A vibrant medley of fresh greens, colorful vegetables, protein-rich beans, and crunchy nuts perfect for a wholesome 15-minute meal.
# What You Need:
→ Greens
01 - 4 cups mixed salad greens (spinach, arugula, kale, romaine)
→ Vegetables
02 - 1 cup cherry tomatoes, halved
03 - 1 cup cucumber, sliced
04 - 1 red bell pepper, thinly sliced
05 - 1 large carrot, shredded
06 - 1 small avocado, sliced
→ Legumes
07 - 1 can (15 oz) chickpeas or black beans, rinsed and drained
→ Nuts and Seeds
08 - 1/3 cup toasted walnuts or almonds, roughly chopped
09 - 2 tablespoons pumpkin seeds
→ Dressing
10 - 3 tablespoons olive oil
11 - 1 tablespoon fresh lemon juice
12 - 1 tablespoon apple cider vinegar
13 - 1 teaspoon Dijon mustard
14 - 1 teaspoon honey or maple syrup
15 - Salt and black pepper to taste
# How-to Steps:
01 - Layer mixed greens evenly in a large salad bowl to form the foundation of the power bowl.

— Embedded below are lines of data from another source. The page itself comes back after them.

[src/rtl/load_use_detect.sv]
// Combinational load-use detector: a load in EX writing a register that the
// instruction in ID reads. Register 0 never creates a dependency.
module load_use_detect
  import pipe_ctrl_pkg::*;
(
  input  logic             idex_memread_i,
  input  logic [REG_W-1:0] idex_rt_i,
  input  logic [REG_W-1:0] ifid_rs_i,
  input  logic [REG_W-1:0] ifid_rt_i,
  output logic             hazard
);

  assign hazard = idex_memread_i && (idex_rt_i != '0) &&
                  ((idex_rt_i == ifid_rs_i) || (idex_rt_i == ifid_rt_i));

endmodule

[src/rtl/pipe_hazard_ctrl.sv]
// Stall/flush sequencer for the 5-stage pipeline: freeze on dcache miss,
// bubble on load-use, flush on redirect, plus statistics and a miss watchdog.
module pipe_hazard_ctrl
  import pipe_ctrl_pkg::*;
#(
  parameter int CNT_W   = DEF_CNT_W,
  parameter int TIMEOUT = DEF_TIMEOUT
) (
  input  logic             clk_i,
  input  logic             rst_i,
  input  logic             mem_stall_i,
  input  logic             idex_memread_i,
  input  logic [REG_W-1:0] idex_rt_i,
  input  logic [REG_W-1:0] ifid_rs_i,
  input  logic [REG_W-1:0] ifid_rt_i,
  input  logic             branch_i,
  input  logic             jump_i,
  output logic             pc_write_o,
  output logic             ifid_stall_o,
  output logic             ifid_flush_o,
  output logic             idex_stall_o,
  output logic             idex_bubble_o,
  output logic             exmem_stall_o,
  output logic             memwb_stall_o,
  output logic [CNT_W-1:0] miss_cnt_o,
  output logic [CNT_W-1:0] bubble_cnt_o,
  output logic [1:0]       state_o,
  output logic             err_o
);

  localparam logic [CNT_W-1:0] CNT_MAX = '1;
  localparam logic [CNT_W-1:0] TO_VAL  = CNT_W'(TIMEOUT);

  state_t           r_state;
  logic [CNT_W-1:0] r_miss_cnt, r_bubble_cnt, r_consec;
  logic             r_err;
  logic             w_hazard;
  logic [CNT_W-1:0] w_consec_nxt;

  load_use_detect u_lud (
    .idex_memread_i (idex_memread_i),
    .idex_rt_i      (idex_rt_i),
    .ifid_rs_i      (ifid_rs_i),
    .ifid_rt_i      (ifid_rt_i),
    .hazard         (w_hazard)
  );

  // Priority: reset, freeze, load-use, redirect. A branch during load-use is
  // not flushed because its operand is still being loaded.
  always_comb begin
    pc_write_o    = 1'b0;
    ifid_stall_o  = 1'b0;
    ifid_flush_o  = 1'b0;
    idex_stall_o  = 1'b0;
    idex_bubble_o = 1'b0;
    exmem_stall_o = 1'b0;
    memwb_stall_o = 1'b0;
    if (rst_i) begin
      pc_write_o = 1'b0;
    end else if (mem_stall_i) begin
      ifid_stall_o  = 1'b1;
      idex_stall_o  = 1'b1;
      exmem_stall_o = 1'b1;
      memwb_stall_o = 1'b1;
    end else if (w_hazard) begin
      ifid_stall_o  = 1'b1;
      idex_bubble_o = 1'b1;
    end else if (branch_i || jump_i) begin
      pc_write_o   = 1'b1;
      ifid_flush_o = 1'b1;
    end else begin
      pc_write_o = 1'b1;
    end
  end

  assign w_consec_nxt = !mem_stall_i          ? '0 :
                        (r_consec >= TO_VAL)  ? TO_VAL :
                                                r_consec + 1'b1;

  always_ff @(posedge clk_i or posedge rst_i) begin
    if (rst_i) begin
      r_state      <= ST_RUN;
      r_miss_cnt   <= '0;
      r_bubble_cnt <= '0;
      r_consec     <= '0;
      r_err        <= 1'b0;
    end else begin
      r_consec <= w_consec_nxt;
      if (mem_stall_i && r_miss_cnt != CNT_MAX)
        r_miss_cnt <= r_miss_cnt + 1'b1;
      if (idex_bubble_o && r_bubble_cnt != CNT_MAX)
        r_bubble_cnt <= r_bubble_cnt + 1'b1;
      case (r_state)
        ST_RUN:  if (mem_stall_i) r_state <= ST_MISS;
        ST_MISS: begin
          if (!mem_stall_i) begin
            r_state <= ST_RUN;
          end else if (w_consec_nxt == TO_VAL) begin
            r_state <= ST_ERR;
            r_err   <= 1'b1;
          end
        end
        ST_ERR:  if (!mem_stall_i) r_state <= ST_RUN;
        default: r_state <= ST_RUN;
      endcase
    end
  end

  assign miss_cnt_o   = r_miss_cnt;
  assign bubble_cnt_o = r_bubble_cnt;
  assign state_o      = r_state;
  assign err_o        = r_err;

endmodule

02 - Neatly arrange cherry tomatoes, cucumber, bell pepper, carrot, and avocado over the greens in distinct sections.
03 - Distribute rinsed and drained chickpeas or black beans evenly across the bowl.
04 - Sprinkle toasted nuts and pumpkin seeds over the assembled ingredients.

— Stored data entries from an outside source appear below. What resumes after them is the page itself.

## src/rtl/mem_ctrl_pkg.sv

```systemverilog
`default_nettype none
// ============================================================================
// Module      : mem_ctrl_pkg
// Description : Opcodes, bus direction constants and FSM state type shared by
//               the memory access controller.
// Revision    : 1.0 - initial release
// ============================================================================
package mem_ctrl_pkg;

    localparam logic [3:0] OPC_LDR  = 4'b1101;
    localparam logic [3:0] OPC_STR  = 4'b1110;

    localparam logic       RW_READ  = 1'b1;
    localparam logic       RW_WRITE = 1'b0;

    typedef enum logic [1:0] {
        IDLE   = 2'd0,
        ACCESS = 2'd1,
        DONE   = 2'd2
    } state_t;

    function automatic logic is_legal_op(input logic [3:0] op);
        return (op == OPC_LDR) || (op == OPC_STR);
    endfunction

endpackage
`default_nettype wire

```

## src/rtl/mem_wait_counter.sv

```systemverilog
`default_nettype none
// ============================================================================
// Module      : mem_wait_counter
// Description : Loadable down-counter that saturates at zero, with zero flag.
// Revision    : 1.0 - initial release
// ============================================================================
module mem_wait_counter #(
    parameter int WIDTH = 8
) (
    input  logic             i_clk,
    input  logic             i_rst_n,
    input  logic             i_load,
    input  logic [WIDTH-1:0] i_load_val,
    input  logic             i_dec,
    output logic             o_zero
);

    logic [WIDTH-1:0] count_q;
    logic [WIDTH-1:0] count_d;

    always_comb begin
        count_d = count_q;
        if (i_load) begin
            count_d = i_load_val;
        end else if (i_dec && (count_q != '0)) begin
            count_d = count_q - WIDTH'(1);
        end
    end

    always_ff @(posedge i_clk) begin
        if (!i_rst_n) begin
            count_q <= '0;
        end else begin
            count_q <= count_d;
        end
    end

    assign o_zero = (count_q == '0);

endmodule
`default_nettype wire

```

## src/rtl/mem_access_ctrl.sv

```systemverilog
`default_nettype none
// ============================================================================
// Module      : mem_access_ctrl
// Description : Sequenced LDR/STR bus controller with wait states, memory
//               ready handshake and illegal-opcode flagging.
//               Optional access timeout enabled by defining MEM_TIMEOUT_EN.
// Revision    : 1.0 - initial release
// ============================================================================
module mem_access_ctrl
    import mem_ctrl_pkg::*;
#(
    parameter int DATA_W         = 32,
    parameter int ADDR_W         = 32,
    parameter int WAIT_CYCLES    = 2,
    parameter int TIMEOUT_CYCLES = 16
) (
    input  logic              Clk,
    input  logic              Rst_n,
    input  logic              Start,
    input  logic [3:0]        Opcode,
    input  logic [ADDR_W-1:0] Address,
    input  logic [DATA_W-1:0] Data,
    input  logic [DATA_W-1:0] Din,
    input  logic              MemReady,
    output logic              Busy,
    output logic              Done,
    output logic              Error,
    output logic              LDRSel,
    output logic              AddressBusSel,
    output logic              RW,
    output logic [DATA_W-1:0] LDRDataToDestReg,
    output logic [ADDR_W-1:0] AddressBus,
    output logic [DATA_W-1:0] Dout
);

    localparam logic [7:0] c_wait_init = 8'(WAIT_CYCLES);

    state_t            state_q, state_d;
    logic [3:0]        opcode_q, opcode_d;
    logic [ADDR_W-1:0] addr_q, addr_d;
    logic [DATA_W-1:0] data_q, data_d;
    logic [DATA_W-1:0] ldr_data_q, ldr_data_d;
    logic              error_q, error_d;
    logic              timed_out_q, timed_out_d;

    logic w_in_access;
    logic w_load;
    logic w_wait_zero;
    logic w_complete;
    logic w_timeout;

    assign w_in_access = (state_q == ACCESS);
    assign w_load      = (state_q == IDLE) && Start && is_legal_op(Opcode);
    assign w_complete  = w_in_access && w_wait_zero && MemReady;

    mem_wait_counter #(
        .WIDTH      (8)
    ) u_wait_cnt (
        .i_clk      (Clk),
        .i_rst_n    (Rst_n),
        .i_load     (w_load),
        .i_load_val (c_wait_init),
        .i_dec      (w_in_access),
        .o_zero     (w_wait_zero)
    );

`ifdef MEM_TIMEOUT_EN
    // Loaded with N-1 so the abort lands on the N-th ACCESS cycle.
    localparam logic [15:0] c_timeout_init = 16'(TIMEOUT_CYCLES - 1);
    logic w_timeout_zero;

    mem_wait_counter #(
        .WIDTH      (16)
    ) u_timeout_cnt (
        .i_clk      (Clk),
        .i_rst_n    (Rst_n),
        .i_load     (w_load),
        .i_load_val (c_timeout_init),
        .i_dec      (w_in_access),
        .o_zero     (w_timeout_zero)
    );

    assign w_timeout = w_in_access && w_timeout_zero;
`else
    // Timeout disabled: never fires; the parameter is kept on the interface.
    assign w_timeout = 1'b0 & (TIMEOUT_CYCLES == 0);
`endif

    always_comb begin
        state_d     = state_q;
        opcode_d    = opcode_q;
        addr_d      = addr_q;
        data_d      = data_q;
        ldr_data_d  = ldr_data_q;
        error_d     = 1'b0;
        timed_out_d = timed_out_q;
        case (state_q)
            IDLE: begin
                if (Start) begin
                    if (is_legal_op(Opcode)) begin
                        opcode_d    = Opcode;
                        addr_d      = Address;
                        data_d      = Data;
                        timed_out_d = 1'b0;
                        state_d     = ACCESS;
                    end else begin
                        error_d = 1'b1;
                    end
                end
            end
            ACCESS: begin
                // Completion is checked first so it wins over a coincident timeout.
                if (w_complete) begin
                    if (opcode_q == OPC_LDR) begin
                        ldr_data_d = Din;
                    end
                    state_d = DONE;
                end else if (w_timeout) begin
                    error_d     = 1'b1;
                    timed_out_d = 1'b1;
                    state_d     = DONE;
                end
            end
            DONE: begin
                state_d = IDLE;
            end
            default: begin
                state_d = IDLE;
            end
        endcase
    end

    always_ff @(posedge Clk) begin
        if (!Rst_n) begin
            state_q     <= IDLE;
            opcode_q    <= '0;
            addr_q      <= '0;
            data_q      <= '0;
            ldr_data_q  <= '0;
            error_q     <= 1'b0;
            timed_out_q <= 1'b0;
        end else begin
            state_q     <= state_d;
            opcode_q    <= opcode_d;
            addr_q      <= addr_d;
            data_q      <= data_d;
            ldr_data_q  <= ldr_data_d;
            error_q     <= error_d;
            timed_out_q <= timed_out_d;
        end
    end

    assign Busy             = (state_q != IDLE);
    assign Done             = (state_q == DONE);
    assign Error            = error_q;
    assign LDRSel           = Done && (opcode_q == OPC_LDR) && !timed_out_q;
    assign AddressBusSel    = w_in_access;
    assign RW               = w_in_access ? ((opcode_q == OPC_LDR) ? RW_READ : RW_WRITE) : RW_READ;
    assign LDRDataToDestReg = ldr_data_q;
    assign AddressBus       = w_in_access ? addr_q : '0;
    assign Dout             = (w_in_access && (opcode_q == OPC_STR)) ? data_q : '0;

endmodule
`default_nettype wire
```

## config.mk

```make
export PLATFORM = sky130hd
export DESIGN_NAME = mem_access_ctrl
export DESIGN_NICKNAME = d
export VERILOG_FILES = /design/src/rtl/mem_ctrl_pkg.sv /design/src/rtl/mem_wait_counter.sv /design/src/rtl/mem_access_ctrl.sv
export SDC_FILE = /design/constraint.sdc
export NUM_CORES = 1
export LEC_CHECK = 0
export BUFFER_PORTS_ARGS = -buffer_cell sky130_fd_sc_hd__clkbuf_2
export CAP_MARGIN = 25
export CORE_ASPECT_RATIO = 1.5
export CORE_MARGIN = 2
export CORE_UTILIZATION = 40
export CTS_CLUSTER_DIAMETER = 30
export DETAILED_ROUTE_END_ITERATION = 6
export PLACE_DENSITY = 0.69
export SYNTH_ARGS = -nofsm -noshare
export SYNTH_HDL_FRONTEND = slang
export SYNTH_SLANG_ARGS = --single-unit
```

## constraint.sdc

```tcl
create_clock -name Clk -period 4.8 [get_ports Clk]
set_input_delay 0.24 -clock Clk [delete_from_list [all_inputs] [get_ports Clk]]
set_output_delay 0.24 -clock Clk [all_outputs]
set_load 0.005 [all_outputs]
```

# After elaboration in Yosys (flattened, before gate mapping)
# Cells that the tools add are included.
dict set report word_totals {
  regBits 111
  wordCells 48
}
dict set report classes {
  n_bitwise 1
  eq_ne 9
  n_mux 11
  n_reduce_logical 18
  add_sub_neg 1
}
# operator count
set ops {}
lappend ops {{$mux W32} 2}
lappend ops {{$eq A4 B4 Y1 const B} 4}
lappend ops {{$reduce_and A3 Y1} 4}
lappend ops {{$mux W2} 5}
lappend ops {{$logic_not A8 Y1} 1}
lappend ops {{$reduce_bool A8 Y1} 1}
lappend ops {{$sub A8 B1 Y8 const B} 1}
lappend ops {{$logic_and A1 B1 Y1} 7}
lappend ops {{$ne A2 B2 Y1 const B} 2}
lappend ops {{$pmux W2 S2} 1}
lappend ops {{$reduce_bool A2 Y1} 2}
lappend ops {{$mux W1} 3}
lappend ops {{$eq A2 B1 Y1 const B} 1}
lappend ops {{$eq A2 B2 Y1 const B} 1}
lappend ops {{$logic_not A2 Y1} 1}
lappend ops {{$ne A2 B1 Y1 const B} 1}
lappend ops {{$reduce_or A2 Y1} 1}
lappend ops {{$logic_or A1 B1 Y1} 1}
lappend ops {{$not A1 Y1} 1}

# Logic depth before layout (Yosys ltp)
dict set report logic_depth {
  ltp_word 5
  depth_mapped 8
  mapped_depth_nobuf 6
}

# By module
# From an unflattened synthesis, not the netlist that was laid out.
dict set report unflattened {
  hier_cells 590
  hier_area_um2 4993.5
}
# mod cells_per_inst area_each_um2 instances
set modules_own_cells {}
lappend modules_own_cells {mem_access_ctrl 531 4481.8 1}
lappend modules_own_cells {mem_wait_counter 59 511.7 1}

# Worst setup path after synthesis
# No wires, ideal clock.
dict set report synth_timing {
  path_kind {register to register}
  from {reg u_wait_cnt.count_q[0]}
  to {reg u_wait_cnt.count_q[3]}
  slack_ns 3.220
  required_ns 4.680
  stages_incl_launch_ff 7
  t_arrival_ns 1.460
  setup_time_ns 0.120
  path_buffers 0
  path_cell_list {dfxtp_1 -> inv_1 -> ha_1 -> nor3b_2 -> a2111oi_0 -> xnor2_1 -> nor2_1}
}
dict set report synth_via {
  elab_chain_cells 2
  elab_cells_between_ends 3
}
# item line_no
set synth_rtl {}
lappend synth_rtl {{start, declared} mem_wait_counter.sv:18} ;# logic [WIDTH-1:0] count_q;
lappend synth_rtl {{start signal, assigned} mem_wait_counter.sv:34} ;# count_q <= count_d;
lappend synth_rtl {{parallel branches: the longest is 2 deep, another holds $sub A8 B1 Y8} n/a}
# Several ways; the timed one is not identified.
# A chain may end at the register's enable or synchronous reset.

# Worst setup path in the final report
dict set report layout_timing {
  from {reg u_wait_cnt.count_q[0]}
  to {reg ldr_data_q[7] (netlist: LDRDataToDestReg[7])}
}
dict set report layout_via {
  elab_chain_cells 4
}
# item line_no
set layout_rtl {}
lappend layout_rtl {{$logic_not A8 Y1} mem_wait_counter.sv:38} ;# assign o_zero = (count_q == '0);
lappend layout_rtl {{$logic_and A1 B1 Y1 (2 in a row)} mem_access_ctrl.sv:54} ;# assign w_complete = w_in_access && w_wait_zero && MemReady;
lappend layout_rtl {{$reduce_and A3 Y1 (no line)} n/a}
lappend layout_rtl {{end signal, assigned} mem_access_ctrl.sv:147} ;# ldr_data_q <= ldr_data_d;
lappend layout_rtl {{end, declared} mem_access_ctrl.sv:42} ;# logic [DATA_W-1:0] ldr_data_q, ldr_data_d;
# No other way between the ends.

==> impl_metrics.tcl <==
set metrics [dict create \
    p_leak_uw 0.00264 \
    finalMaxSlewViolations 0 \
    net-switching-power_uw 383 \
    seq_power_share_pct 51.2 \
    grt_max_degree 71 \
    synth_simple_gate_area_share_pct 28.9 \
    io_pins 206 \
    arrival_ns 2.71 \
    viasPerCell 4.76 \
    yosys.area.top_type "dfxtp_1" \
    finalHoldViolCount 0 \
    root_buffer "clkbuf_16" \
    antenna_found_initial 0 \
    rr_startpoint "u_wait_cnt.count_q[0]" \
    netlist_instances 570 \
    drtIter0Drc 89 \
    synth-edff-count 0 \
    ant_nets 0 \
    drc 0 \
    synth_area_sq_mm 0.00482 \
    synthArstFlopShare_pct 0 \
    grt_pass1_wl_microns 19200 \
    maxSlewHeadroom_pct 29.3 \
    diodes 0 \
    hpwl_microns 8960 \
    synth-main-ff-cell "dfxtp_1" \
    fmax_mhz 412 \
    yosysTopAreaCellShare_pct 46.1 \
    cts.path.max_buffers 2 \
    die_y_microns 138 \
    ys_seq_elements 111 \
    seq_area_frac_synth_pct 46.1 \
    clock_skew_ns 0.00607 \
    synth-xor-area-share_pct 0.727 \
    grt_pass1_vias 4204 \
    cp-end-kind "flip-flop" \
    rows 49 \
    clk_pin_slew_worst_paths_ns 0.07 \
    multi_input_area_sq_mm 0.00240 \
    cts_hold_buf 0 \
    synth_top_family_by_area "simple AND/OR/NAND/NOR gates" \
    synth_common_cells "200 x nand2_1, 111 x dfxtp_1, 66 x and2_1" \
    wirelength_microns 12000 \
    syn-mean-instance-area_sq_um 8.45 \
    nNetsFinal 859 \
    worstPathRequired_ns 5.08 \
    synth.distinct_cells 39 \
    netlist_top_cells_area "dfxtp_1 46%, nand2_1 16%, a21boi_0 8.6%" \
    status "complete, no violations" \
    layout-drive-gt1-share_pct 34.6 \
    rsz0062_at_grt "false" \
    post_cts_resized 0 \
    seq_area_sq_mm 0.00222 \
    hp-class "in2reg" \
    clkLatencyLatePin_ns 0.34 \
    cts_made_buffers 9 \
    synth-compound-area-share_pct 19.4 \
    synthesis.nets 676 \
    vias 4335 \
    die_x_microns 93.6 \
    place_congestion 0.733 \
    finalCritPeriodShare_pct 50.6 \
    post_cts_buffers 0 \
    internal-power_uw 1460 \
    whs_ns 0.118 \
    yosysWarnings 0 \
    port_buffers 205 \
    drv_cap 0 \
    core-area_sq_mm 0.0119 \
    setup_violations 0 \
    peakVddDrop_mv 0.153 \
    cts_tree "done" \
    worstSetupStartpointType "flip-flop" \
    h-tree-depth 3 \
    synth.most_common_cell "nand2_1" \
    p_sw_share_pct 20.7 \
    clkPwrFrac_pct 42.6 \
    dieArea_sq_mm 0.0130 \
    drt_first_pass_iters 4 \
    gr-total-overflow 0 \
    fill_cells 1171 \
    worstHoldStart "Data[29]" \
    tns_ns 0 \
    layout_min_cycle_time_ns 2.43 \
    cp-startpoint "u_wait_cnt.count_q[0]" \
    worst_pin_slew_ns 1.06 \
    routedWlPerCell_microns 13.2 \
    yosys-mux-area-fraction_pct 0.208 \
    power_density_mw_per_mm2 297 \
    crit_fanout 32 \
    grt.total_usage_pct 18.2 \
    cts_sinks 111 \
    start_util_pct 40.5 \
    comb_power_share_pct 6.2 \
    crit_type "reg2reg" \
    areaGrowthSynthToFinish_pct 29.2 \
    synthAdderAreaFrac_pct 0.519 \
]
cells by family (layout without fill, tap and decap cells):
group / count (synthesis) / after routing
muxes: 1 / 1
adders and majority gates: 2 / 2
buffers and inverters: 42 / 229
xor gates and xnor gates: 4 / 4
DFF: 111 / 111
AOI/OAI and AO/OA: 112 / 112
and+or+nand+nor: 298 / 298
worst max-delay path: stages (launching register included):
cell and delay, ns:
dfxtp_1 0.34, inv_1 0.09, ha_1 0.18, nor3b_2 0.41, and4_1 0.98, nand2_1 0.19, a21boi_2 0.18
cell type report:
type	count	area share [%]
Multi-Input combinational cell	417	38.6
Sequential cell	111	35.7
Timing Repair Buffer	211	17.5
Clock buffer	11	3.90
Tap cell	153	3.08
Clock inverter	4	1.13
Inverter	3	0.181
cells in the final DEF, fill, tap and decap left out, types with 2 or more instances in the layout:
cell type	netlist	final
a21boi_2	30	30
a21boi_1	13	13
xnor2_1	2	2
ha_1	2	2
inv_1	3	3
nor3b_2	2	2
bufinv_16	0	2
o21a_1	3	3
nand2_1	200	200
or3_1	3	3
dfxtp_1	111	111
buf_8	0	2
and2_1	66	66
or2_2	2	2
nand4_1	2	2
and4_1	3	2
xor2_1	2	2
clkbuf_16	0	9
nand2b_1	2	2
clkinv_2	0	2
nor2_1	8	7
a21oi_1	6	6
clkbuf_2	0	205
buf_4	1	4
a21boi_0	55	55
stage by stage:
step / instance area, sq um / utilization, % / total power [uW] / std cells / worst slack (ns)
after detailed placement: 5910 / 49.7 / 1080 / 895 / 2.33
after floorplan: 4820 / - / 1020 / 570 / 3.22
final: 6220 / 52.3 / 1850 / 910 / 2.37
after CTS: 6220 / 52.3 / 1870 / 910 / 2.32
after global placement: 5880 / 49.4 / 1080 / 893 / 2.23
after global routing: 6220 / 52.3 / 1920 / 910 / 2.12
state kept, by name, indices dropped and copies added (netlist names):
register            flops
LDRDataToDestReg       32
data_q                 32
state_q                 2
Error                   1
u_wait_cnt.count_q      8
addr_q                 32
opcode_q                4
metal layers:
metal  GRT usage (%)  vias to the layer above  share of wire [%]
met1            19.2                     1979                 39
met4            5.64                        0                1.3
met3            5.12                       12                8.0
li1                -                     2195                  -
met5               0                        -                  0
met2            34.2                      149                 52
path summary, 6_finish.rpt:
kind	endpoint	depth (start not counted)	slack [ns]
worst min register to register	data_q[24]	2	0.45
worst max register to register	LDRDataToDestReg[7]	6	2.37
worst max-delay path	LDRDataToDestReg[7]	6	2.37
worst min-delay path	data_q[29]	3	0.12
power by group through the flow:
stage	registers [uW]	clock network [uW]	logic [uW]
2_1_floorplan	963	0	57.4
3_3_place_gp	965	0	112
3_5_place_dp	966	0	117
4_1_cts	944	812	117
5_1_grt	946	845	129
6_report	944	787	115
Power figures use the tool's default switching activity.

05 - Whisk together olive oil, lemon juice, apple cider vinegar, Dijon mustard, honey or maple syrup, salt, and black pepper in a small bowl until emulsified.
06 - Drizzle dressing over the salad immediately before serving. Gently toss to combine or present as a composed salad maintaining the layered arrangement.